- [The input]
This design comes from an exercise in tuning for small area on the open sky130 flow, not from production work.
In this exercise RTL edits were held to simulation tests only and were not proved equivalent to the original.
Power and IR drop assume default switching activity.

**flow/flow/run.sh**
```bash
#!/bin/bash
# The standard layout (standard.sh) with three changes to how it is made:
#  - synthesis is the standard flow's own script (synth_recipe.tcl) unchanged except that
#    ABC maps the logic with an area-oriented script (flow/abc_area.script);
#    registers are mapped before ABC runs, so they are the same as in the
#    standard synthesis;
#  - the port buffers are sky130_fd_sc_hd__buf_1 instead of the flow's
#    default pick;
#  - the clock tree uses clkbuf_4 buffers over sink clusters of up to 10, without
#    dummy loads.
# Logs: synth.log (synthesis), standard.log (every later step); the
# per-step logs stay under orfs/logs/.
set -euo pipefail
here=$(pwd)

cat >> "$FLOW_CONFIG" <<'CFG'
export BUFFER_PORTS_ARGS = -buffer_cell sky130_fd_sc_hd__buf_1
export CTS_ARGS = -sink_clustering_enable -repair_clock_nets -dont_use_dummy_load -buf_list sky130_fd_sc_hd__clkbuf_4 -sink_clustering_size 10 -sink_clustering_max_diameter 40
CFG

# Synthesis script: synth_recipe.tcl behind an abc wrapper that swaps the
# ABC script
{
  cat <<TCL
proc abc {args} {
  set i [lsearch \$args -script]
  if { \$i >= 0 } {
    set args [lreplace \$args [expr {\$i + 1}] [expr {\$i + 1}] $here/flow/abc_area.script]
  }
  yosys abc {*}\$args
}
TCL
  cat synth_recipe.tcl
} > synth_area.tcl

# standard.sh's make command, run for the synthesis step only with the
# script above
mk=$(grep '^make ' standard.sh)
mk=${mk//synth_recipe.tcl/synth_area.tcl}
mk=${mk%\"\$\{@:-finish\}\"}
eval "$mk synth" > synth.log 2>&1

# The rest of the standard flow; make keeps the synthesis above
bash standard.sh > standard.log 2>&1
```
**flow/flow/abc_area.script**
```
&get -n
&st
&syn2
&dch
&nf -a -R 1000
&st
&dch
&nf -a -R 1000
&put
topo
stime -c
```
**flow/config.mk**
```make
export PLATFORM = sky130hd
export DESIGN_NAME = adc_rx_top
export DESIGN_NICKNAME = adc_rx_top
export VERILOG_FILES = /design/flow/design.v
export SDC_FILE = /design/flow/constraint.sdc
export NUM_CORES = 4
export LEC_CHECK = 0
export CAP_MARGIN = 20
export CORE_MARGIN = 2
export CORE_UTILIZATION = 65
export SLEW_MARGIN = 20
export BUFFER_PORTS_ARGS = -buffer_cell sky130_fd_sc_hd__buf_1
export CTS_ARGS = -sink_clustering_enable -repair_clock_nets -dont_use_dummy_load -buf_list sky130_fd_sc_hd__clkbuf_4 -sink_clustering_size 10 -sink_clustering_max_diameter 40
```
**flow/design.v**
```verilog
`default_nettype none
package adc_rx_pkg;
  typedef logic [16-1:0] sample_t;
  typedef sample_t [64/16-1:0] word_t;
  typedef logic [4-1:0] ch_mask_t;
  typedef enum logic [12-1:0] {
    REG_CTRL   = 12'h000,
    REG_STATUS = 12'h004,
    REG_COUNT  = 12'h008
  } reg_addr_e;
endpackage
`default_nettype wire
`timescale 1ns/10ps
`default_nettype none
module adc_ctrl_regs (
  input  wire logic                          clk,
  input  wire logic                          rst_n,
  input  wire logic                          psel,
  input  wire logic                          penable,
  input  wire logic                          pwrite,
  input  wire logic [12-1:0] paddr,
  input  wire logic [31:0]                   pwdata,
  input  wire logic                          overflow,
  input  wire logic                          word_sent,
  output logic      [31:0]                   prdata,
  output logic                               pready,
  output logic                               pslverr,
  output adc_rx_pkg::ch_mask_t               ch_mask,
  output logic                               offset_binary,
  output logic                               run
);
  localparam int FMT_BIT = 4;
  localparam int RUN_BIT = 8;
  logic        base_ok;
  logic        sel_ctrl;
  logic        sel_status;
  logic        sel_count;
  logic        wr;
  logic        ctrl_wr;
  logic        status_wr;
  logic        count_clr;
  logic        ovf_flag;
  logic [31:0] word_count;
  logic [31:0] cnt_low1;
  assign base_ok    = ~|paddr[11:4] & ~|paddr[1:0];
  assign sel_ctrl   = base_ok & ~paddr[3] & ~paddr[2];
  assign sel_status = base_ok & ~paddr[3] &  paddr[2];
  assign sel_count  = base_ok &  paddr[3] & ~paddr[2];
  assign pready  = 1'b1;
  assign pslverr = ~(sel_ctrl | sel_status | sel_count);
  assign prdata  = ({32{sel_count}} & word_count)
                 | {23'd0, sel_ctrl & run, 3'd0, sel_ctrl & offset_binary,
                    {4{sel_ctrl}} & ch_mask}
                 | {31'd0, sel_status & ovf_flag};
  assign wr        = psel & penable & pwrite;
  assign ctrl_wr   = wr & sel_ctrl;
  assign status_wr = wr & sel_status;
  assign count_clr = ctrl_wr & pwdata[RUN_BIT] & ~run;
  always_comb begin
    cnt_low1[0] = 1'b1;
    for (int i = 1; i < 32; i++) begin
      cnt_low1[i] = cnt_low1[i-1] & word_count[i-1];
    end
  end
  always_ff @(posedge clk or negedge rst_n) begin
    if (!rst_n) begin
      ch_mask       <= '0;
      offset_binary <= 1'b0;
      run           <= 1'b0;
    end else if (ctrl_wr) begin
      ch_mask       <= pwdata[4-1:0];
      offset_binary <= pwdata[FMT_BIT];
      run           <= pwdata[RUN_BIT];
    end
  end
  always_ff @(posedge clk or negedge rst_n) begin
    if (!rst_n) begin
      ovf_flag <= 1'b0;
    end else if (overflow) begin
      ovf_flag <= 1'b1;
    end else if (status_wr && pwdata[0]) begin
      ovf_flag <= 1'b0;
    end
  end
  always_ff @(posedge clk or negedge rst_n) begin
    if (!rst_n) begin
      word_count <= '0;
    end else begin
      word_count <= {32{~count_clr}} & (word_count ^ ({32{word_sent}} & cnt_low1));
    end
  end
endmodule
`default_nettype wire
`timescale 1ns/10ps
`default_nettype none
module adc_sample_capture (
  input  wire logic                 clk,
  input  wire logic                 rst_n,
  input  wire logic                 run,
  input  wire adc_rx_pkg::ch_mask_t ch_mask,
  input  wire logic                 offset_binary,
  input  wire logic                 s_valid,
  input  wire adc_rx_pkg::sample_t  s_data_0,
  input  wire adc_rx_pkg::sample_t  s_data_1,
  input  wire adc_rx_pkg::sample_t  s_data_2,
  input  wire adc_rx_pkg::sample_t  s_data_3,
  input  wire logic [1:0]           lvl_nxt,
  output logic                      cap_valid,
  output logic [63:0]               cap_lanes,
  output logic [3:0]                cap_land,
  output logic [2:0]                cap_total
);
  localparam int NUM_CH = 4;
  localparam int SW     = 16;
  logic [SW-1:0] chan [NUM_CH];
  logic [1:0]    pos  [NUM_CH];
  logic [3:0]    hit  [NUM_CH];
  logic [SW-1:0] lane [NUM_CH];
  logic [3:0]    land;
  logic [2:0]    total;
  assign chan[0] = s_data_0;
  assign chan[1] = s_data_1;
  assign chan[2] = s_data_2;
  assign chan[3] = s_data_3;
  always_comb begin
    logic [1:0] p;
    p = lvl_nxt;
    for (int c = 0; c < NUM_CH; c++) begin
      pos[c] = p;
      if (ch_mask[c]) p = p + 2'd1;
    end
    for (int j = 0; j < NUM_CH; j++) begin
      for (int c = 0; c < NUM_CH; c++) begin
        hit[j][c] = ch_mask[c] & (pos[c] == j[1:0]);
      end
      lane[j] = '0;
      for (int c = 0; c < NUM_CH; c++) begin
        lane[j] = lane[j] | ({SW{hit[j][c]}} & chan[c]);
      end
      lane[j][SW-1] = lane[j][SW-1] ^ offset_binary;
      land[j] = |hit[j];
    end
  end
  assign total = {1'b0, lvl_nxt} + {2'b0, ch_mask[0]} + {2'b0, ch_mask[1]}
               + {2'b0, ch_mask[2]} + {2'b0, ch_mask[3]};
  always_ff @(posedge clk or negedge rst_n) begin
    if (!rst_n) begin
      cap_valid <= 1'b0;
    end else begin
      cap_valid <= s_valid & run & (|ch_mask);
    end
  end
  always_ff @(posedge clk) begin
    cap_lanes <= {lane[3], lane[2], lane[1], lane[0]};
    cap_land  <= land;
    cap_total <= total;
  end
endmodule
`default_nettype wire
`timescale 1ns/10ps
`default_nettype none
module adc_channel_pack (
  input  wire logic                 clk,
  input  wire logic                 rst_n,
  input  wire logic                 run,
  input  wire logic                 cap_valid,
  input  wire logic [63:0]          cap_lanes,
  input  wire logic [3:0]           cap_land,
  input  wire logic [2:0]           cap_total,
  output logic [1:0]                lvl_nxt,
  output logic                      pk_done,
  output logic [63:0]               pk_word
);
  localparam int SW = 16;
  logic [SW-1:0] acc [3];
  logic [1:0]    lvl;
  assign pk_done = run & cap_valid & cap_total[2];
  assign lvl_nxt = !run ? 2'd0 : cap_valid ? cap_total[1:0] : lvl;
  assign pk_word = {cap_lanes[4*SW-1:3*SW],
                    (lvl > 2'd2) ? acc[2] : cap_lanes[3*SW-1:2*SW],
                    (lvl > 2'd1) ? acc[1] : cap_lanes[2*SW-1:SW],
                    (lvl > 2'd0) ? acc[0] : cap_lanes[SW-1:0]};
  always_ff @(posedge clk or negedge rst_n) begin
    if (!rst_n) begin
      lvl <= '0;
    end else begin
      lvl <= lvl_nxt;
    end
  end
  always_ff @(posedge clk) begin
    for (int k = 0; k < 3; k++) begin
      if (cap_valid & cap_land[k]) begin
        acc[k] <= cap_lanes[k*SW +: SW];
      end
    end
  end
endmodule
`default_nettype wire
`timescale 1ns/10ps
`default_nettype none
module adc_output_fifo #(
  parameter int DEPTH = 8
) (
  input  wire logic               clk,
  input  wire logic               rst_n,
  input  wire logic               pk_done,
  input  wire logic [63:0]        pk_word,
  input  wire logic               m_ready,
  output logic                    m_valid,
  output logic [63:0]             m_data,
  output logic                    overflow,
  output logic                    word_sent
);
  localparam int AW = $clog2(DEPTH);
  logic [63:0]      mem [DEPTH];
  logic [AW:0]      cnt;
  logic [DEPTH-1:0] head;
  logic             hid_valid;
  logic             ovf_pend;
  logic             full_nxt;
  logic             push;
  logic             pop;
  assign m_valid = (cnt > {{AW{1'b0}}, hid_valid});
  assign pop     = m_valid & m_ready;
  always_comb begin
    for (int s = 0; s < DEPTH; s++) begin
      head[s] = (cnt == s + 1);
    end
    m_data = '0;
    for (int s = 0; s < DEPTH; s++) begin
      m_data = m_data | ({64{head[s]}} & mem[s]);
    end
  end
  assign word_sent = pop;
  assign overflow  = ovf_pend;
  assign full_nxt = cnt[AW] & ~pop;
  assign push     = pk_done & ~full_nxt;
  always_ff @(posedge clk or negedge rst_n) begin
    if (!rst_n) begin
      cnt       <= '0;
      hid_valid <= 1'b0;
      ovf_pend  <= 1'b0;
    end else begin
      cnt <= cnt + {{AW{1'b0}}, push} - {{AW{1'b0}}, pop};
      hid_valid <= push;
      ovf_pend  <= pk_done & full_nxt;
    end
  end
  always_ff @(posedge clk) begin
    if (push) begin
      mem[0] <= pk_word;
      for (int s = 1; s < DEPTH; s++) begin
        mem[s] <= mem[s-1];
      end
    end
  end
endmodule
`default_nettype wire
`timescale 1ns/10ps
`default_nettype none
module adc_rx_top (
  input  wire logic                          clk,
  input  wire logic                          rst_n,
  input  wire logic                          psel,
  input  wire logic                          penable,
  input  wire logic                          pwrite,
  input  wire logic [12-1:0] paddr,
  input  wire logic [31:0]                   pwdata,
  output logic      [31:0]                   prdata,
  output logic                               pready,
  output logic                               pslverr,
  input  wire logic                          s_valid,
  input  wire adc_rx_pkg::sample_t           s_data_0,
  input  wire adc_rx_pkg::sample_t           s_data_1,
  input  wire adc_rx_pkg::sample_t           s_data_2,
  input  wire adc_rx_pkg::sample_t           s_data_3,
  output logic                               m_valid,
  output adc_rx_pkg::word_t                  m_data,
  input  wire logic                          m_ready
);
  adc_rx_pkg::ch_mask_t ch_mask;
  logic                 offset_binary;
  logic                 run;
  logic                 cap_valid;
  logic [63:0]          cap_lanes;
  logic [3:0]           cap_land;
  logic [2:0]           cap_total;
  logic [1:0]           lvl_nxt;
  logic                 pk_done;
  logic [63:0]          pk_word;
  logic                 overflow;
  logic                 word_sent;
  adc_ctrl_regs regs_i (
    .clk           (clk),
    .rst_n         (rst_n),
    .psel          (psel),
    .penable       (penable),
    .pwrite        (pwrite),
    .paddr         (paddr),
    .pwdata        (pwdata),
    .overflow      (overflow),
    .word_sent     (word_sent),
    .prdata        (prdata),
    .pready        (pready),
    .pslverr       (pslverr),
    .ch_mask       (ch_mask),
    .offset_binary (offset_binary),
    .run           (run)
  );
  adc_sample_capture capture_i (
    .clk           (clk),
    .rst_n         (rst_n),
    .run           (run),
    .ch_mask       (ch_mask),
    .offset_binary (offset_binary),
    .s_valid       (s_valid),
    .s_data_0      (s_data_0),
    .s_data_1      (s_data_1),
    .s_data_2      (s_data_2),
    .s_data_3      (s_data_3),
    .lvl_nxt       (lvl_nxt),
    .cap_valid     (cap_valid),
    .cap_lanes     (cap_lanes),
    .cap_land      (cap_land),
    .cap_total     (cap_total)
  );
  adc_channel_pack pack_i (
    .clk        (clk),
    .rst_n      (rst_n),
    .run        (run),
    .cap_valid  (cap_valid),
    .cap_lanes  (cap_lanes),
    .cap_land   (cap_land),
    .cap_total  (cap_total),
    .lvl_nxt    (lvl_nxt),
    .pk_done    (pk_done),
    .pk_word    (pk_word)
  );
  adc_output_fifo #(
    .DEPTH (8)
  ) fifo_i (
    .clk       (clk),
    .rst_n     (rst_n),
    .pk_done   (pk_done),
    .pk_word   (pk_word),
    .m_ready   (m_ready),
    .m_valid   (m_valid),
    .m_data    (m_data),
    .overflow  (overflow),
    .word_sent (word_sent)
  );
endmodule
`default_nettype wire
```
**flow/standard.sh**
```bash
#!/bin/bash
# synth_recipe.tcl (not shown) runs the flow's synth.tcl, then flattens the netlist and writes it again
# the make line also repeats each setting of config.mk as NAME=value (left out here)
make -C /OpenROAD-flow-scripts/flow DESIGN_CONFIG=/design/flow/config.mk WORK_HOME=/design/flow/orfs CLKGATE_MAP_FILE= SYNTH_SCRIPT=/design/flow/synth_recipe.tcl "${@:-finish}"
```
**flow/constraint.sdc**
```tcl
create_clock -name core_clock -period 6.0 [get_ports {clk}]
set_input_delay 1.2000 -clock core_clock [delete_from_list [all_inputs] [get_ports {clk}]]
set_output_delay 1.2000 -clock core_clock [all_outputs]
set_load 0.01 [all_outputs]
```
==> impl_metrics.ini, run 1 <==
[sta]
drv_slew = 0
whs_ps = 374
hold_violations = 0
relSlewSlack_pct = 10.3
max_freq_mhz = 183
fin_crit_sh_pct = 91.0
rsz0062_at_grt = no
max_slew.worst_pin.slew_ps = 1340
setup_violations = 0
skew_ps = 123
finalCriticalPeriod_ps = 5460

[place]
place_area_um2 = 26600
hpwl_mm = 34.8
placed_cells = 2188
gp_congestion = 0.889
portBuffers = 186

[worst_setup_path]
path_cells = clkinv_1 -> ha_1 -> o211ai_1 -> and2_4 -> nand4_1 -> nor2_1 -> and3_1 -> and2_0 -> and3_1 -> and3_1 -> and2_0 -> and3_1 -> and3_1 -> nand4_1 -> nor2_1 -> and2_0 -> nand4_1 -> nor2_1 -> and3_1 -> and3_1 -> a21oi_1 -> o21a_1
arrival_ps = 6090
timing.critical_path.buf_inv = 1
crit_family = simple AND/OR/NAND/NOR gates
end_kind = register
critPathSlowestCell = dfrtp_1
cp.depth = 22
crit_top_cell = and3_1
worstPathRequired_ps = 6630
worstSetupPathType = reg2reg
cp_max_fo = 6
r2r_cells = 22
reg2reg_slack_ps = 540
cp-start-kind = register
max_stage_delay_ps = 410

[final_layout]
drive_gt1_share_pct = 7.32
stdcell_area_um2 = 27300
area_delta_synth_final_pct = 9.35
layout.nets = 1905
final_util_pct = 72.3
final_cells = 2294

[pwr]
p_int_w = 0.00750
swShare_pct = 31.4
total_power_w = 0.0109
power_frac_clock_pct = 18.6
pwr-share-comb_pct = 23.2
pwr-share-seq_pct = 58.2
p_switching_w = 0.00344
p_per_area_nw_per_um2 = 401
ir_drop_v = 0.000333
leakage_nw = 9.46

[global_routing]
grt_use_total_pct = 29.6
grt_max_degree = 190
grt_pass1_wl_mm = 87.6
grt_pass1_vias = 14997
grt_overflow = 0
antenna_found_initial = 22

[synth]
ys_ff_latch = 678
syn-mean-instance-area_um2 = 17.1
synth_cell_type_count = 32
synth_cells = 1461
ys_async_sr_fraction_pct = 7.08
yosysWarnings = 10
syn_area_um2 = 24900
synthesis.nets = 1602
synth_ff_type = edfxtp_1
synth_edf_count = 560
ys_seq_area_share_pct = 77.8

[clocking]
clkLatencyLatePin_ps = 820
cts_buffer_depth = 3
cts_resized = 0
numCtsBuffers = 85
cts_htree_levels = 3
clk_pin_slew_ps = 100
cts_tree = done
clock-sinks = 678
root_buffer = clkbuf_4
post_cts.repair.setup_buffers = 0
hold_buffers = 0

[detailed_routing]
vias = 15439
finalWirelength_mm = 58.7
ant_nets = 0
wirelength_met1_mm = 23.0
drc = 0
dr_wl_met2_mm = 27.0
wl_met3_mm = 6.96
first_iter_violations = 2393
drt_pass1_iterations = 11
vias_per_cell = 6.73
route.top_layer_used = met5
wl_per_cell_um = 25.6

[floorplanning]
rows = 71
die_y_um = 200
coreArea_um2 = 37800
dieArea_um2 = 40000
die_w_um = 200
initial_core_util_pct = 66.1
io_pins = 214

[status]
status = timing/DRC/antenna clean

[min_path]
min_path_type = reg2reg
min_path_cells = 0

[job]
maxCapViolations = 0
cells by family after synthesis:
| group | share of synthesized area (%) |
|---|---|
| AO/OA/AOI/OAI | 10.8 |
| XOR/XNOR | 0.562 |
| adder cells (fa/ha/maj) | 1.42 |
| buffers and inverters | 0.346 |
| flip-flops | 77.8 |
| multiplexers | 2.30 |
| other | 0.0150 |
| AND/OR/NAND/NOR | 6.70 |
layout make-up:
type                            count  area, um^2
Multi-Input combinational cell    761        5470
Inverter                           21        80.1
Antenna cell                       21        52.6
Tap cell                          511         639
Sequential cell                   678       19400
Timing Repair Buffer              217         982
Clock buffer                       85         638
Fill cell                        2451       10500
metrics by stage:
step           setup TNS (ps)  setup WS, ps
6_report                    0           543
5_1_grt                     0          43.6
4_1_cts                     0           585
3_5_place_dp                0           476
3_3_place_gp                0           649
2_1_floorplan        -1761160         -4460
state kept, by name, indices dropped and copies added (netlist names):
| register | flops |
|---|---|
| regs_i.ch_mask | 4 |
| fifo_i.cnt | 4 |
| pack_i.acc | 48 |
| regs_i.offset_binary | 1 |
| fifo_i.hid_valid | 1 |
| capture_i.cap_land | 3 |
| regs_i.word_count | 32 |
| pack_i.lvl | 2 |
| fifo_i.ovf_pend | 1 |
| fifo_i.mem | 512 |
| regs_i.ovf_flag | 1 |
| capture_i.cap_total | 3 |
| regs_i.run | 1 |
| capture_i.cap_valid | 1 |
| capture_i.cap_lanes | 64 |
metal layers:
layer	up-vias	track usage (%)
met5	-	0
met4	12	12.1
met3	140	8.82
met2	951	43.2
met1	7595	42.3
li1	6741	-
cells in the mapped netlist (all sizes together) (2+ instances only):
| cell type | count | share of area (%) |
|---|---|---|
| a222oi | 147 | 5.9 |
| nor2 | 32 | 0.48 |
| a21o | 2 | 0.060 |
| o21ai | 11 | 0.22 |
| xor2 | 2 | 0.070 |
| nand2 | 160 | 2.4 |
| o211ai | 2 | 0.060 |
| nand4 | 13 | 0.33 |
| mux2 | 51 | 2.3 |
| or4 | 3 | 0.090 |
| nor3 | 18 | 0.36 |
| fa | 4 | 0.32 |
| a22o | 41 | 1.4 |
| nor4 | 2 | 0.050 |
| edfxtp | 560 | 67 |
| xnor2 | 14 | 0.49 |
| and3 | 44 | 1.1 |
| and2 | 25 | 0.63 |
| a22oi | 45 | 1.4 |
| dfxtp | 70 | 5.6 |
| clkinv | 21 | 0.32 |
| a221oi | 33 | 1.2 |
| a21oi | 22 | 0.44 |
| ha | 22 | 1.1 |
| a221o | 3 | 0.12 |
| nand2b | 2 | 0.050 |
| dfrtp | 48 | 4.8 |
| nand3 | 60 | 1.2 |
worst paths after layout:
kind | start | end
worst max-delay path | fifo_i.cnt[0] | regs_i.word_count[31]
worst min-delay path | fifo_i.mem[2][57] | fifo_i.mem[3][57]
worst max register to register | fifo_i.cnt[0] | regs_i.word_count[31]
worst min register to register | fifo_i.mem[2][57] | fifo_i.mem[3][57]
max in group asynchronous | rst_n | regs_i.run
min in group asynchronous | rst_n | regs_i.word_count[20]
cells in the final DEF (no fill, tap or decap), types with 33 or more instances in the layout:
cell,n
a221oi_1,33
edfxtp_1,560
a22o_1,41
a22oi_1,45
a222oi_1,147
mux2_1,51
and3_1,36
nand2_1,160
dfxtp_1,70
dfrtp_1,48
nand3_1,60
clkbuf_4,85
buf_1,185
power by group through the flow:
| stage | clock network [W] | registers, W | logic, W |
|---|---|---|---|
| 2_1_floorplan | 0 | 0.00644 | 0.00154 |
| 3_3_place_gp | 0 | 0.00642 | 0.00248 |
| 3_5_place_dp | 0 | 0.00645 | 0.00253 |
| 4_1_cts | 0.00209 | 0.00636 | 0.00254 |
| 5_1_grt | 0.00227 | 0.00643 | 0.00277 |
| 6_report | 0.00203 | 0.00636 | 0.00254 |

- [Activity]
For this exercise, please copy exactly the lines of the material above from its first line through the line where "In this exercise" appears.

- [Expected output]
This design comes from an exercise in tuning for small area on the open sky130 flow, not from production work.
In this exercise RTL edits were held to simulation tests only and were not proved equivalent to the original.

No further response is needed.